Stored data entries:
>>

==> inputs of run P <==
==> flow/design.v <==
module vedic_2x2 (
    input  [1:0] a,
    input  [1:0] b,
    output [3:0] product
);
    wire [3:0] partial;
    wire c1, c2;
    assign partial[0] = a[0] & b[0];
    assign partial[1] = a[1] & b[0];
    assign partial[2] = a[0] & b[1];
    assign partial[3] = a[1] & b[1];
    assign product[0] = partial[0];
    assign {c1, product[1]} = partial[1] + partial[2];
    assign {c2, product[2]} = partial[3] + c1;
    assign product[3] = c2;
endmodule
module vedic_mult #(
    parameter WIDTH = 8
)(
    input  [WIDTH-1:0] a,
    input  [WIDTH-1:0] b,
    output [2*WIDTH-1:0] product
);
    generate
        if (WIDTH == 2) begin : base_case
            vedic_2x2 v2x2 (
                .a(a),
                .b(b),
                .product(product)
            );
        end else begin : recursive_case
            localparam HALF_WIDTH = WIDTH / 2;
            wire [WIDTH-1:0] q0, q1, q2, q3;
            wire [2*WIDTH-1:0] aligned_q0, aligned_q1, aligned_q2, aligned_q3;
            wire [2*WIDTH-1:0] temp1, temp2;
            vedic_mult #(HALF_WIDTH) m0 (
                .a(a[HALF_WIDTH-1:0]),
                .b(b[HALF_WIDTH-1:0]),
                .product(q0)
            );
            vedic_mult #(HALF_WIDTH) m1 (
                .a(a[WIDTH-1:HALF_WIDTH]),
                .b(b[HALF_WIDTH-1:0]),
                .product(q1)
            );
            vedic_mult #(HALF_WIDTH) m2 (
                .a(a[HALF_WIDTH-1:0]),
                .b(b[WIDTH-1:HALF_WIDTH]),
                .product(q2)
            );
            vedic_mult #(HALF_WIDTH) m3 (
                .a(a[WIDTH-1:HALF_WIDTH]),
                .b(b[WIDTH-1:HALF_WIDTH]),
                .product(q3)
            );
            assign aligned_q0 = {{WIDTH{1'b0}}, q0};
            assign aligned_q1 = {{HALF_WIDTH{1'b0}}, q1, {HALF_WIDTH{1'b0}}};
            assign aligned_q2 = {{HALF_WIDTH{1'b0}}, q2, {HALF_WIDTH{1'b0}}};
            assign aligned_q3 = {q3, {WIDTH{1'b0}}};
            assign temp1 = aligned_q0 + aligned_q1;
            assign temp2 = temp1 + aligned_q2;
            assign product = temp2 + aligned_q3;
        end
    endgenerate
endmodule
module sigmoid_activation #(
    parameter WIDTH = 16,
    parameter FRAC_BITS = 11
)(
    input  signed [WIDTH-1:0] x,
    output [WIDTH-1:0] y
);
    localparam signed [WIDTH-1:0] NEG_THRESHOLD = -(4 << FRAC_BITS);
    localparam signed [WIDTH-1:0] POS_THRESHOLD = (4 << FRAC_BITS);
    localparam [WIDTH-1:0] ZERO_VAL = {WIDTH{1'b0}};
    localparam [WIDTH-1:0] HALF_VAL = (1 << (WIDTH-1));
    localparam [WIDTH-1:0] ONE_VAL  = {WIDTH{1'b1}};
    reg [WIDTH-1:0] y_reg;
    always @(*) begin
        if ($signed(x) < NEG_THRESHOLD)
            y_reg = ZERO_VAL;
        else if ($signed(x) > POS_THRESHOLD)
            y_reg = ONE_VAL;
        else
            y_reg = HALF_VAL + {{3{x[WIDTH-1]}}, x[WIDTH-1:3]};
    end
    assign y = y_reg;
endmodule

<<

**What is expected:** For the data above, state only how many lines include the word "output".

**Problem solution:** 3